Его не смущала неминуемая утрата страной в таком случае «единственного честного свидетеля современности», как сам же характеризовал журнал, «единственного источника свежего воздуха», каким был «Новый мир» не для одного автора этих слов — генерала-диссидента П. Г. Григоренко, непримиримо при всей уважительности тона спорившего с Александром Исаевичем.

По утверждению последнего, журнал Твардовского все равно уже больше не был прежним и, так сказать, заживо умер.

Конечно, писал Кондратович, вспоминая последние полтора года существования своего журнала, «под жутким прессом мы не могли говорить полным голосом…». И однако именно тогда напечатали записки Твардовского «С Карельского перешейка», «Белый пароход» Айтматова, «Круглянский мост» Быкова, «Обмен» Трифонова, «Неделю как неделю» Н. Баранской, «Юность в Железнодольске» Н. Воронова, «Три минуты молчания» Г. Владимова, «Пелагею» Ф. Абрамова (да и его «Деревянные кони», опубликованные уже после ухода Твардовского, были подготовлены до!); напечатали целый ряд значительных статей — И. Борисовой (впервые подробно рассматривавшей прозу Виктора Астафьева), В. Кардина, В. Лакшина, Ю. Манна, И. Соловьевой, новичка на новомирских страницах — И. Дедкова, статей часто остро полемической направленности (Г. Березкина о сталинистской поэме Сергея Смирнова, А. Берзер, М. Злобиной, С. Рассадина); по-прежнему в публицистике горячо ратовали за экономические реформы А. Бирман, П. Волин, В. Канторович, Г. Лисичкин, О. Лацис, А. Стреляный.

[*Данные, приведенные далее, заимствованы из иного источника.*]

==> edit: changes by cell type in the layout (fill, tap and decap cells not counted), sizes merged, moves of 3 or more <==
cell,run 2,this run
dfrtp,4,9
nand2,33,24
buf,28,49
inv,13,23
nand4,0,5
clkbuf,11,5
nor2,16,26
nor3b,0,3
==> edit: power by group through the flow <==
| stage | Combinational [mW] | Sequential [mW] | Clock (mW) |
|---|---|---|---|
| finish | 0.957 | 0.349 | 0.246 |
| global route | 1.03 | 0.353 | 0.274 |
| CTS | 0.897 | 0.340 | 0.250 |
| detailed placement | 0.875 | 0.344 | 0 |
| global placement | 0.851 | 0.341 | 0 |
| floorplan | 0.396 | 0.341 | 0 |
--- config.mk ---
export PLATFORM = sky130hd
export DESIGN_NAME = ber_sync_ctrl
export DESIGN_NICKNAME = d
export VERILOG_FILES = /design/src/rtl/ber_sync_ctrl.sv
export SDC_FILE = /design/constraint.sdc
export NUM_CORES = 1
export LEC_CHECK = 0
export ABC_AREA = 1
export BUFFER_PORTS_ARGS = -buffer_cell sky130_fd_sc_hd__buf_2
export CORE_ASPECT_RATIO = 2
export CORE_UTILIZATION = 51
export DETAILED_ROUTE_END_ITERATION = 16
export PLACE_DENSITY = 0.77
export RECOVER_POWER = 100
export SYNTH_ARGS = -nofsm -noshare
export SYNTH_HDL_FRONTEND = slang
export SYNTH_SLANG_ARGS = --single-unit
--- constraint.sdc ---
create_clock -name clk -period 1.4 [get_ports clk]
set_input_delay 0.14 -clock clk [delete_from_list [all_inputs] [get_ports clk]]
set_output_delay 0.14 -clock clk [all_outputs]
set_load 0.02 [all_outputs]
--- src/rtl/ber_sync_ctrl.sv ---
// Candidate-latency sweep sequencer for the BER counter: registered outputs, one-clk update latency, advances only on i_ctrl.
// Optional LOS-driven resync from COUNT back to SYNC is compiled in with `BER_AUTO_RESYNC_EN.
module ber_sync_ctrl #(
   parameter int PRBS_MAX_CYCLES = 511,
   parameter int WINDOW_LEN      = 1023,
   parameter int LOS_LIMIT       = 4096
) (
   input  logic                               clk,
   input  logic                               i_reset,
   input  logic                               i_ctrl,
   input  logic                               i_start,
   input  logic                               i_ber_ok,
   output logic                               o_synchro_en,
   output logic                               o_prbs_cmp_curr_addr_done,
   output logic                               o_ber_counter_en,
   output logic                               o_ber_clear,
   output logic [$clog2(PRBS_MAX_CYCLES)-1:0] o_cand_idx,
   output logic [1:0]                         o_state
);

   localparam int CW = $clog2(PRBS_MAX_CYCLES);
   localparam int WW = $clog2(WINDOW_LEN + 1);
   localparam logic [CW-1:0] C_LAST = CW'(PRBS_MAX_CYCLES - 1);
   localparam logic [WW-1:0] W_MAX  = WW'(WINDOW_LEN);

   typedef enum logic [1:0] {
      IDLE  = 2'b00,
      SYNC  = 2'b01,
      COUNT = 2'b10
   } state_t;

   state_t          state_q;
   logic [WW-1:0]   w_q;
   logic [CW-1:0]   cand_q;
   logic            done_q;
   logic            clr_q;
   logic            sync_q;
   logic            cnt_q;

`ifdef BER_AUTO_RESYNC_EN
   localparam int LW = $clog2(LOS_LIMIT + 1);
   localparam logic [LW-1:0] L_MAX = LW'(LOS_LIMIT);
   logic [LW-1:0]   los_q;
`else
   logic unused_cfg;
   assign unused_cfg = i_ber_ok ^ (LOS_LIMIT == 0);
`endif

   always_ff @(posedge clk or negedge i_reset) begin
      if (!i_reset) begin
         state_q <= IDLE;
         w_q     <= '0;
         cand_q  <= '0;
         done_q  <= 1'b0;
         clr_q   <= 1'b0;
         sync_q  <= 1'b0;
         cnt_q   <= 1'b0;
`ifdef BER_AUTO_RESYNC_EN
         los_q   <= '0;
`endif
      end else begin
         clr_q <= 1'b0;
         if (!i_start) begin
            // Dropping i_start abandons the sweep; it always restarts from candidate 0.
            state_q <= IDLE;
            w_q     <= '0;
            cand_q  <= '0;
            done_q  <= 1'b0;
            sync_q  <= 1'b0;
            cnt_q   <= 1'b0;
`ifdef BER_AUTO_RESYNC_EN
            los_q   <= '0;
`endif
         end else begin
            case (state_q)
               IDLE: begin
                  state_q <= SYNC;
                  sync_q  <= 1'b1;
                  clr_q   <= 1'b1;
                  w_q     <= '0;
                  cand_q  <= '0;
                  done_q  <= 1'b0;
               end
               SYNC: begin
                  if (i_ctrl) begin
                     if (w_q != W_MAX) begin
                        w_q    <= w_q + WW'(1);
                        done_q <= ((w_q + WW'(1)) == W_MAX);
                     end else begin
                        // The strobe after the done phase closes this candidate's window.
                        w_q    <= '0;
                        done_q <= 1'b0;
                        if (cand_q != C_LAST) begin
                           cand_q <= cand_q + CW'(1);
                        end else begin
                           cand_q  <= '0;
                           state_q <= COUNT;
                           sync_q  <= 1'b0;
                           cnt_q   <= 1'b1;
`ifdef BER_AUTO_RESYNC_EN
                           los_q   <= '0;
`endif
                        end
                     end
                  end
               end
               COUNT: begin
`ifdef BER_AUTO_RESYNC_EN
                  if (i_ctrl) begin
                     if (i_ber_ok) begin
                        los_q <= '0;
                     end else if ((los_q + LW'(1)) == L_MAX) begin
                        state_q <= SYNC;
                        sync_q  <= 1'b1;
                        cnt_q   <= 1'b0;
                        clr_q   <= 1'b1;
                        cand_q  <= '0;
                        w_q     <= '0;
                        done_q  <= 1'b0;
                        los_q   <= '0;
                     end else begin
                        los_q <= los_q + LW'(1);
                     end
                  end
`endif
               end
               default: begin
                  state_q <= IDLE;
                  sync_q  <= 1'b0;
                  cnt_q   <= 1'b0;
               end
            endcase
         end
      end
   end

   assign o_synchro_en              = sync_q;
   assign o_prbs_cmp_curr_addr_done = done_q;
   assign o_ber_counter_en          = cnt_q;
   assign o_ber_clear               = clr_q;
   assign o_cand_idx                = cand_q;
   assign o_state                   = state_q;

endmodule

After elaboration in Yosys (flattened, before gate mapping)
Cells that the tools add are included.
{"block": "totals", "output_inout_bits": 15, "word_cells": 56, "reg_bits": 25}
{"block": "op_classes", "mux": 30, "n_eq_ne": 11, "n_reduce_logical": 6, "n_addsub": 2}
{"op": "$mux 9", "count": 4}
{"op": "$mux 10", "count": 3}
{"op": "$pmux 10 s2", "count": 1}
{"op": "$pmux 9 s2", "count": 1}
{"op": "$mux 1", "count": 13}
{"op": "$add 10x1->10 const B", "count": 1}
{"op": "$eq 10x10->1 const B", "count": 1}
{"op": "$ne 10x10->1 const B", "count": 1}
{"op": "$add 9x1->9 const B", "count": 1}
{"op": "$ne 3x3->1 const B", "count": 3}
{"op": "$ne 9x9->1 const B", "count": 1}
{"op": "$mux 2", "count": 4}
{"op": "$reduce_and 4->1", "count": 2}
{"op": "$pmux 2 s3", "count": 1}
{"op": "$ne 2x2->1 const B", "count": 2}
{"op": "$pmux 1 s2", "count": 2}
{"op": "$ne 3x1->1 const B", "count": 1}
{"op": "$pmux 1 s3", "count": 1}
{"op": "$reduce_and 3->1", "count": 1}
{"op": "$eq 2x1->1 const B", "count": 1}
{"op": "$eq 2x2->1 const B", "count": 1}
{"op": "$logic_not 2->1", "count": 1}
{"op": "$reduce_and 2->1", "count": 1}
{"op": "$reduce_or 2->1", "count": 1}

Depth between registers and ports, before layout
{"block": "logic_depth", "word_depth": 6, "ltp_mapped": 11}

Worst setup path before layout
OpenSTA, ideal clock, no wires.
{"block": "synth_timing", "path_kind": "register to register", "from": "register w_q[0]", "to": "register cand_q[4] (netlist: o_cand_idx[4])", "n_path_buf": 1, "stages_incl_launch_ff": 11, "synth_period_minus_slack_ns": 1.535, "t_arrival_ns": 1.409, "slack_ns": -0.135, "setup_time_ns": 0.126, "required_time_ns": 1.274, "cell_sequence": "dfrtp_1 > ha_1 > nand3_1 > inv_1 > nand3_1 > nand3_2 > nand2_4 > inv_2 > buf_6 > nand2_1 > o21ai_0"}
{"block": "synth_between", "elab_chain_len": 3}
{"item": "start, declared", "line_no": "33", "rtl": "logic [WW-1:0] w_q;"}
{"item": "start signal, assigned", "line_no": "87", "rtl": "w_q <= w_q + WW'(1);"}
{"item": "$ne 10x10->1", "line_no": "86", "rtl": "if (w_q != W_MAX) begin"}
{"item": "$ne 3x3->1 (no line)"}
{"item": "$reduce_and 3->1 (no line)"}
{"item": "end signal, assigned", "line_no": "94", "rtl": "cand_q <= cand_q + CW'(1);"}
{"item": "end, declared", "line_no": "34", "rtl": "logic [CW-1:0] cand_q;"}
Every way passes these cells.
A chain may end at the register's enable or synchronous reset.

Final worst setup path
{"block": "layout_timing", "from": "register w_q[1]", "to": "register done_q (netlist: o_prbs_cmp_curr_addr_done)"}
{"block": "layout_between", "elab_chain_len": 6}
{"item": "$add 10x1->10", "line_no": "88", "rtl": "done_q <= ((w_q + WW'(1)) == W_MAX);"}
{"item": "$eq 10x10->1", "line_no": "88"}
{"item": "$mux 1 (*)", "line_no": "86"}
{"item": "$mux 1 (*)", "line_no": "85", "rtl": "if (i_ctrl) begin"}
{"item": "$pmux 1 s2 (*)", "line_no": "75", "rtl": "case (state_q)"}
{"item": "$mux 1 (*)", "line_no": "63", "rtl": "if (!i_start) begin"}
{"item": "end signal, assigned", "line_no": "88"}
{"item": "end, declared", "line_no": "35", "rtl": "logic done_q;"}
Mark *: on every way between the ends. The rest lies on a longest branch, timed or not. The select of a mux whose other input is x is not followed.

==> metrics.txt <==
Syn Nets=226; Syn-to-layout area delta=33.3%; Setup Skew=0.00179 ns; Tot Pwr=0.00272 W; hpwl dp=2960 um; core area=0.00280 mm^2; CTS H-Tree Depth=1; clk sinks=25; Pre-antenna DRT Iters=4; ant diodes=0; RSZ-0062 raised after global routing=yes; min Tclk post-route=1.42 ns; flop and latch count out of synthesis=25; root buffer cell=clkbuf_8; largest net degree at the start of global routing=26; CTS tree=done; share of cells above drive strength 1=26.9%; initial antenna violation count=0; Hold Path Depth=3; WHS Endpoint=w_q[8]$_DFFE_PN0P_; EDFF count, synth=0; initial core utilization=55.1%; Worst-path clk slew=0.09 ns; status=finished, violations left; Post-synth top cells=nand2_1, inv_1, dfrtp_1, nand3_1, nor2_1; most area-hungry cell type in the Yosys netlist=dfrtp_1; Final Worst Setup Slack=-0.0203 ns; final setup fails=7; Power Density=1320 mW/mm^2; RePlAce Congestion=0.800; Lkg Pwr=0.963 nW; Clock Tree Buf Depth=2; area occupied by registers=633 um^2; vias post-DR=1587; Port-buffer cells=18; WL per Instance=13.5 um; Synth Instances=217; Post-DP Area=0.00190 mm^2; grt ovf=0; reg2reg setup slack=-0.02 ns; initial DRC count=60; min-delay src=i_ctrl; total of max-cap violations=0; die width=40.9 um; crit path DAT=1.64 ns; DRT Wirelength=4060 um; setup TNS=-0.0529 ns; standard-cell rows=27; violated checks=negative setup slack; R2R Path End=o_prbs_cmp_curr_addr_done$_DFFE_PN0P_; Synth top area share=40.5%; FFs w/ async S/R, synth=100%; clock latency at the later pin of the worst-skew pair=0.27 ns; Hold Fails Final Rpt=0; GRT Total Usage=27.2%; number of synthesis warnings=0; DRT antenna net count=0; Register-to-Register Path Depth=11; total CTS buffers=3; peak supply drop=0.000924 V; Post-layout nets=281; die area=0.00327 mm^2; Slew headroom=57.2%; height of the die=79.8 um; worst hold path type=in2reg; critical path fanouts, max=3; synth top area cells=dfrtp_1, nand2_1, nand3_1; CP required=1.62 ns; Critical Path Source Type=flip-flop; post-route cell area=0.00206 mm^2; Final period util=101%; global-route wire length before repair=6150 um; Hold Worst Slack=0.178 ns; Mean Syn Cell Area=7.12 um^2; count leader, synth=nand2_1; I/O pin count=20; synth unique cells=22; vias in the first global route=1513; dominant synthesized flop cell=dfrtp_1; Slew @ Worst Pin=0.642 ns; Setup CP Type=reg2reg; Cell Area, Synth=0.00155 mm^2; # DRC=0; register area share after synthesis=40.5%; FILL cells=228; critical path endpoint category=flip-flop; highest clock rate=0.704 GHz; max-slew violations=0; reg-to-reg startpoint=w_q[1]$_DFFE_PN0P_; multi-input combinational cell area=883 um^2; Avg Vias per Cell=5.29
==> worst max-delay path, cell delays in order, from the launching register on <==
cell and delay (ns):
dfrtp_1 0.43, ha_4 0.18, buf_6 0.12, nand2_4 0.06, nand2_2 0.04, nor2_1 0.09
nand2_1 0.07, nor2_1 0.11, nand2_1 0.07, nor2_1 0.10, nand2_1 0.05, nand2_1 0.05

По меткому суждению Григоренко, «теленок» бодался не только с «дубом» режима, но и с опекавшим писателя «Новым миром». Некогда, восхищенный «Одним днем Ивана Денисовича», Маршак сравнил его автора с огнем, слетевшим на разложенный костер журнала. Горько и больно это говорить, но впоследствии «огонь» был к своей родине-костру не только довольно равнодушен, даже когда любимое детище Твардовского разметали силой, но сам изображал его если не в черных, то в серых тонах.

И поскольку нам, читатель, увы, вскоре предстоит расстаться не только с поэтом, но и с его ближайшим окружением, не замолвить ли несколько слов в их защиту?

Как это ни покажется парадоксальным, но Солженицын, подобно тогдашнему партийному руководству, постарался отмежевать Твардовского от его сотрудников и помощников (чем, кстати, потом не замедлили воспользоваться авторы совсем уж низкопробных сочинений; как говорится, куда конь с копытом, туда и рак с клешней).

Александр Исаевич весьма ехидно живописует этаких «трех хранителей Главного — Дементьева, Закса, Кондратовича» — понимай: не то от идеологических ошибок, не то от настырных авторов, не то вообще от жизни, от «подпора» идущих снизу (и от самих пишущих, и от менее «сановных» сотрудников) идей и рукописей.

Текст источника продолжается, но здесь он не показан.